Ahhhh-tishooooo!

For hay fever sufferers, this can be one of the most miserable times of the year, thanks to grasses and trees that produce vast quantities of wind-borne pollen. Nevertheless, pollen grains are beautiful natural objects. The pollen grains above belong to a tropical plant called cup-and-saucer vine Cobaea scandens, which is pollinated by bats rather than by wind (do bats suffer from hay fever? Probably not...).

I stained the pollen with a fluorescent dye called acridine orange, which binds to the surface of the pollen grain and fluoresces yellow when you shine blue light on it - revealing this exquisite pattern of hexagons and pores (showing green here). Each pollen grain is about one fifth of a millimetre in diameter. Plant genera can often be identified by the distinctive pattern on their surface.

The outer surface of pollen is full of minute pits and chambers that contain proteins that allow a plant to recognise pollen of its own species when it lands on its stigma, and reject foreign pollen. It's these proteins that quite literally get up your nose, trigger an allergenic reaction and set you off sniffing and sneezing.

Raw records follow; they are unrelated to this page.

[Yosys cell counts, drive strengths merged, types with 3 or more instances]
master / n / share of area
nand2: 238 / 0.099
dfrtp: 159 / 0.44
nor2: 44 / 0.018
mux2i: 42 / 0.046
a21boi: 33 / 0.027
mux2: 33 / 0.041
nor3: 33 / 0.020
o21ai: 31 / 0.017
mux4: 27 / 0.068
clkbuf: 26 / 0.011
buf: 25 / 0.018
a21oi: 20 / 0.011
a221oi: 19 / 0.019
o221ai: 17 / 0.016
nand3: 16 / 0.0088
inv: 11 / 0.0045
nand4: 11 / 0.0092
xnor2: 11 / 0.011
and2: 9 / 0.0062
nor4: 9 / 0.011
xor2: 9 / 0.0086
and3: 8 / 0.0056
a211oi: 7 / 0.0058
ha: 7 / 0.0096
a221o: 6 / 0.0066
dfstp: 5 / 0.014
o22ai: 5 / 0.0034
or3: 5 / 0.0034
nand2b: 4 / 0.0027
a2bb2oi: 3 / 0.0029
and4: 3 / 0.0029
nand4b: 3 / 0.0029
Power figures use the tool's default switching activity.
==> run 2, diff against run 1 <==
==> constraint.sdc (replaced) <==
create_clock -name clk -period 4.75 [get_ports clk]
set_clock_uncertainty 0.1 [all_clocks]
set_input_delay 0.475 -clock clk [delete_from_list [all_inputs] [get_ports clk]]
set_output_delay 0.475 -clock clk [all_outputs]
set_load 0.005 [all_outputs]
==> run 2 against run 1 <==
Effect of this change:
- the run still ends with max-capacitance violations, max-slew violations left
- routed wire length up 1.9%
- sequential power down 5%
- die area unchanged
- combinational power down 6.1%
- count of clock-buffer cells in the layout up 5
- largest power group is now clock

The outer casing (known as the exine) is made up of a polymer called sporopollenin, which is incredibly resistant to biodegradation - which is why palaeobotanists can recover ancient pollen samples from deep in peat bogs and lake beds and extract and identify pollen samples from plants that grew there tens of thousands of years ago. It's a branch of botany that has given some very useful insights into how plant species distributions have changed during periods of rapid climate change, like the one we are experiencing now: studying the past in this way gives an insight in what is likely to happen to plant species in the future.

Since the exine of pollen is so resilient, it passes through the gut of insects unharmed, although the pollen contents are digested. Yes, that little white speck on this bumblebee's tail is bee-poo, made up of empty exines of pollen that it has eaten. Many hoverflies feed almost exclusive on pollen, leaving little piles of hoverfly poo on leaves, and I know of at least one enterprising entomologist who has collected and analysed this, in order to study hoverfly's pollen diet.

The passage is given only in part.